Print the top 5 words of the 5th document w/ the count of each word

In [41]:
for word_id, word_count in bow[:6]:
    print(dict.get(word_id), word_count)

( 2
) 2
for 2
daily 1
4 1
accu-chek 1


How many times does each word appear in our *entire* corpus?

In [49]:
import itertools
from collections import defaultdict

total_word_count = defaultdict(int)
for word_id, word_count in itertools.chain.from_iterable(corpus):
    total_word_count[word_id] += word_count

In [46]:
# Sort the total_word_count w/ most common words first
sorted_word_count = sorted(total_word_count.items(), key = lambda w:w[1], reverse = True)

In [50]:
for word_id, word_count in sorted_word_count[:6]:
    print(dict.get(word_id), word_count)

( 20
) 20
tablet 17
for 11
by 10
mg 10


## TF-IDF

Determine which words in the corpus are important.

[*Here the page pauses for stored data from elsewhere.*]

[config.mk]
export PLATFORM = sky130hd
export DESIGN_NAME = i2c_regbank_slave
export DESIGN_NICKNAME = d
export VERILOG_FILES = /design/src/rtl/i2c_regbank_pkg.sv /design/src/rtl/i2c_line_sync.sv /design/src/rtl/i2c_reg_array.sv /design/src/rtl/i2c_slave_fsm.sv /design/src/rtl/i2c_regbank_slave.sv
export SDC_FILE = /design/constraint.sdc
export NUM_CORES = 1
export LEC_CHECK = 0
export ABC_AREA = 1
export BUFFER_PORTS_ARGS = -buffer_cell sky130_fd_sc_hd__buf_2
export CAP_MARGIN = 25
export CORE_MARGIN = 2
export CORE_UTILIZATION = 40
export DETAILED_ROUTE_END_ITERATION = 16
export GPL_ROUTABILITY_DRIVEN = 0
export PLACE_DENSITY = 0.53
export REMOVE_ABC_BUFFERS = 1
export SLEW_MARGIN = 20
export SYNTH_ARGS = -nofsm -noshare
export SYNTH_HDL_FRONTEND = slang
export SYNTH_SLANG_ARGS = --single-unit
[constraint.sdc]
create_clock -name clk -period 2.4 [get_ports clk]
set_clock_uncertainty 0.05 [all_clocks]
set_input_delay 0 -clock clk [delete_from_list [all_inputs] [get_ports clk]]
set_output_delay 0 -clock clk [all_outputs]
set_load 0.02 [all_outputs]
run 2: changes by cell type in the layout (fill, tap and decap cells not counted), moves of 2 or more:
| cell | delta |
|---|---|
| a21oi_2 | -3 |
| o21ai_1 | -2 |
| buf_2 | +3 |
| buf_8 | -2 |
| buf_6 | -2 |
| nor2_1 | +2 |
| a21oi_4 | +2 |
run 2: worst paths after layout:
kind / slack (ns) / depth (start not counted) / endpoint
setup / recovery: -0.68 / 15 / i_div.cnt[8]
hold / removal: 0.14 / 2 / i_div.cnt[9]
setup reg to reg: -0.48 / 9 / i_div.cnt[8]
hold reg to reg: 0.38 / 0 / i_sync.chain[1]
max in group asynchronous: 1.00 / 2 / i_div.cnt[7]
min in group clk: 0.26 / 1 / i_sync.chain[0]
**src/rtl/hfu_pkg.sv**
```systemverilog
// Package: shared widths and field positions for the hazard/forwarding unit.
// Assumes a 32-register scalar file addressed by 5-bit indices.
package hfu_pkg;
    localparam int unsigned HFU_XLEN   = 32;
    localparam int unsigned HFU_RIDX   = 5;
    localparam int unsigned HFU_RS_LSB = 21;
    localparam int unsigned HFU_RT_LSB = 16;
endpackage

```
**src/rtl/hfu_hazard.sv**
```systemverilog
// Module: load-use hazard detector.
// Flags a stall when the instruction ahead is a load to a nonzero register
// that a needed source of the decode instruction reads. Assumes the load
// result can be forwarded one cycle later, so it never stalls twice in a row.
module hfu_hazard #(
    parameter int unsigned RIDX = 5
) (
    input  logic            clk,
    input  logic            rst_n,
    input  logic [RIDX-1:0] src_rs,
    input  logic [RIDX-1:0] src_rt,
    input  logic            need_rs,
    input  logic            need_rt,
    input  logic [RIDX-1:0] ld_dest,
    input  logic            ld_valid,
    output logic            stall
);
    localparam logic [RIDX-1:0] ZERO_IDX = '0;

    logic rs_hit;
    logic rt_hit;
    logic stalled_q;

    // Purpose: compare each needed source against the pending load target.
    always_comb begin
        rs_hit = need_rs && (src_rs == ld_dest);
        rt_hit = need_rt && (src_rt == ld_dest);
        stall  = ld_valid && (ld_dest != ZERO_IDX) && (rs_hit || rt_hit) && !stalled_q;
    end

    // Purpose: remember that the previous cycle stalled.
    always_ff @(posedge clk) begin
        if (!rst_n) stalled_q <= 1'b0;
        else        stalled_q <= stall;
    end

    assert_stall_needs_load_R1: assert property (@(posedge clk) disable iff (!rst_n)
        stall |-> (ld_valid && ld_dest != ZERO_IDX));

    assert_stall_single_cycle_R5: assert property (@(posedge clk) disable iff (!rst_n)
        stall |=> !stall);

    assert_stall_has_used_match_R2: assert property (@(posedge clk) disable iff (!rst_n)
        stall |-> ((need_rs && src_rs == ld_dest) || (need_rt && src_rt == ld_dest)));
endmodule

```
**src/rtl/hfu_dx_latch.sv**
```systemverilog
// Module: decode-to-execute instruction latch.
// Captures the decode word each cycle, or a zero word (NOP) when killed.
// Assumes the front end re-presents the held word after a kill.
module hfu_dx_latch #(
    parameter int unsigned XLEN = 32
) (
    input  logic            clk,
    input  logic            rst_n,
    input  logic            kill,
    input  logic [XLEN-1:0] in_word,
    input  logic            in_vec,
    output logic [XLEN-1:0] out_word,
    output logic            out_vec
);
    // Purpose: load the next execute instruction or a bubble.
    always_ff @(posedge clk) begin
        if (!rst_n || kill) begin
            out_word <= '0;
            out_vec  <= 1'b0;
        end else begin
            out_word <= in_word;
            out_vec  <= in_vec;
        end
    end

    assert_kill_gives_nop_R3: assert property (@(posedge clk) disable iff (!rst_n)
        kill |=> (out_word == '0 && !out_vec));

    assert_pass_through_R4: assert property (@(posedge clk) disable iff (!rst_n)
        (rst_n && !kill) |=> (out_word == $past(in_word) && out_vec == $past(in_vec)));
endmodule

```
**src/rtl/hfu_fwd_mux.sv**
```systemverilog
// Module: one execute operand selector.
// Index 0 yields zero; a match with the writeback target yields the
// writeback result; otherwise the register file data. A bypass (vector
// instruction) yields zero. Purely combinational.
module hfu_fwd_mux #(
    parameter int unsigned XLEN = 32,
    parameter int unsigned RIDX = 5
) (
    input  logic [RIDX-1:0] src,
    input  logic [XLEN-1:0] rf_data,
    input  logic [RIDX-1:0] wb_dest,
    input  logic [XLEN-1:0] wb_result,
    input  logic            bypass,
    output logic [XLEN-1:0] op
);
    // Purpose: choose the operand source by priority.
    always_comb begin
        if (bypass || src == '0) op = '0;
        else if (src == wb_dest) op = wb_result;
        else                     op = rf_data;
    end
endmodule

```
**src/rtl/hfu_top.sv**
```systemverilog
// Module: load-use hazard and forwarding unit (top).
// Detects decode-stage load-use hazards, kills the decoded word on a stall,
// holds the execute instruction and forwards its two scalar operands.
// Assumes an external register file read combinationally at rf_*_addr.
module hfu_top
    import hfu_pkg::*;
#(
    parameter int unsigned XLEN   = HFU_XLEN,
    parameter int unsigned RIDX   = HFU_RIDX,
    parameter int unsigned RS_LSB = HFU_RS_LSB,
    parameter int unsigned RT_LSB = HFU_RT_LSB
) (
    input  logic            clk,
    input  logic            rst_n,
    input  logic [XLEN-1:0] id_instr,
    input  logic            id_need_rs,
    input  logic            id_need_rt,
    input  logic            id_is_vector,
    input  logic [RIDX-1:0] ex_dest,
    input  logic            ex_is_load,
    input  logic [RIDX-1:0] wb_dest,
    input  logic [XLEN-1:0] wb_result,
    input  logic [XLEN-1:0] rf_rs_data,
    input  logic [XLEN-1:0] rf_rt_data,
    output logic            stall,
    output logic            kill,
    output logic [XLEN-1:0] ex_instr,
    output logic            ex_vector,
    output logic [RIDX-1:0] rf_rs_addr,
    output logic [RIDX-1:0] rf_rt_addr,
    output logic [XLEN-1:0] op_rs,
    output logic [XLEN-1:0] op_rt
);
    localparam int unsigned NSRC = 2;

    logic [RIDX-1:0] src_idx [NSRC];
    logic [XLEN-1:0] rf_in   [NSRC];
    logic [XLEN-1:0] op_out  [NSRC];

    hfu_hazard #(.RIDX(RIDX)) u_hazard (
        .clk      (clk),
        .rst_n    (rst_n),
        .src_rs   (id_instr[RS_LSB +: RIDX]),
        .src_rt   (id_instr[RT_LSB +: RIDX]),
        .need_rs  (id_need_rs),
        .need_rt  (id_need_rt),
        .ld_dest  (ex_dest),
        .ld_valid (ex_is_load),
        .stall    (stall)
    );

    // Purpose: a stall always discards the decoded word.
    always_comb kill = stall;

    hfu_dx_latch #(.XLEN(XLEN)) u_latch (
        .clk      (clk),
        .rst_n    (rst_n),
        .kill     (kill),
        .in_word  (id_instr),
        .in_vec   (id_is_vector),
        .out_word (ex_instr),
        .out_vec  (ex_vector)
    );

    // Purpose: route register indices and read data per source.
    always_comb begin
        src_idx[0] = ex_instr[RS_LSB +: RIDX];
        src_idx[1] = ex_instr[RT_LSB +: RIDX];
        rf_in[0]   = rf_rs_data;
        rf_in[1]   = rf_rt_data;
        rf_rs_addr = src_idx[0];
        rf_rt_addr = src_idx[1];
        op_rs      = op_out[0];
        op_rt      = op_out[1];
    end

    for (genvar g = 0; g < NSRC; g++) begin : g_fwd
        hfu_fwd_mux #(.XLEN(XLEN), .RIDX(RIDX)) u_mux (
            .src       (src_idx[g]),
            .rf_data   (rf_in[g]),
            .wb_dest   (wb_dest),
            .wb_result (wb_result),
            .bypass    (ex_vector),
            .op        (op_out[g])
        );
    end

    assert_reg0_reads_zero_R7: assert property (@(posedge clk) disable iff (!rst_n)
        (rf_rs_addr == '0) |-> (op_rs == '0));

    assert_vector_no_operands_R8: assert property (@(posedge clk) disable iff (!rst_n)
        ex_vector |-> (op_rs == '0 && op_rt == '0));

    assert_forward_match_R6: assert property (@(posedge clk) disable iff (!rst_n)
        (!ex_vector && rf_rt_addr != '0 && rf_rt_addr == wb_dest) |-> (op_rt == wb_result));
endmodule

```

Downweight less important words, e.g. common words such as mg, the, by.

In [51]:
from gensim.models.tfidfmodel import TfidfModel

tfidf = TfidfModel(corpus)

tfidf[corpus[1]]

[(0, 0.030431918490774385),
 (1, 0.030431918490774385),
 (2, 0.15463304814088327),
 (3, 0.5203314451468743),
 (4, 0.6888618767345641),
 (5, 0.12901590119992506),
 (6, 0.2975463327876148),
 (7, 0.12901590119992506),
 (8, 0.12901590119992506),
 (9, 0.15463304814088327),
 (10, 0.25803180239985013)]

In [54]:
for word_id, score in tfidf[corpus[1]]:
    print(dict.get(word_id), score)

( 0.030431918490774385
) 0.030431918490774385
1 0.15463304814088327
30 0.5203314451468743
abilify 0.6888618767345641
by 0.12901590119992506
daily 0.2975463327876148
mg 0.12901590119992506
mouth 0.12901590119992506
one 0.15463304814088327
tablet 0.25803180239985013


As we would expect, "abilify" being the more unique of the words in this script has the highest tf-idf score.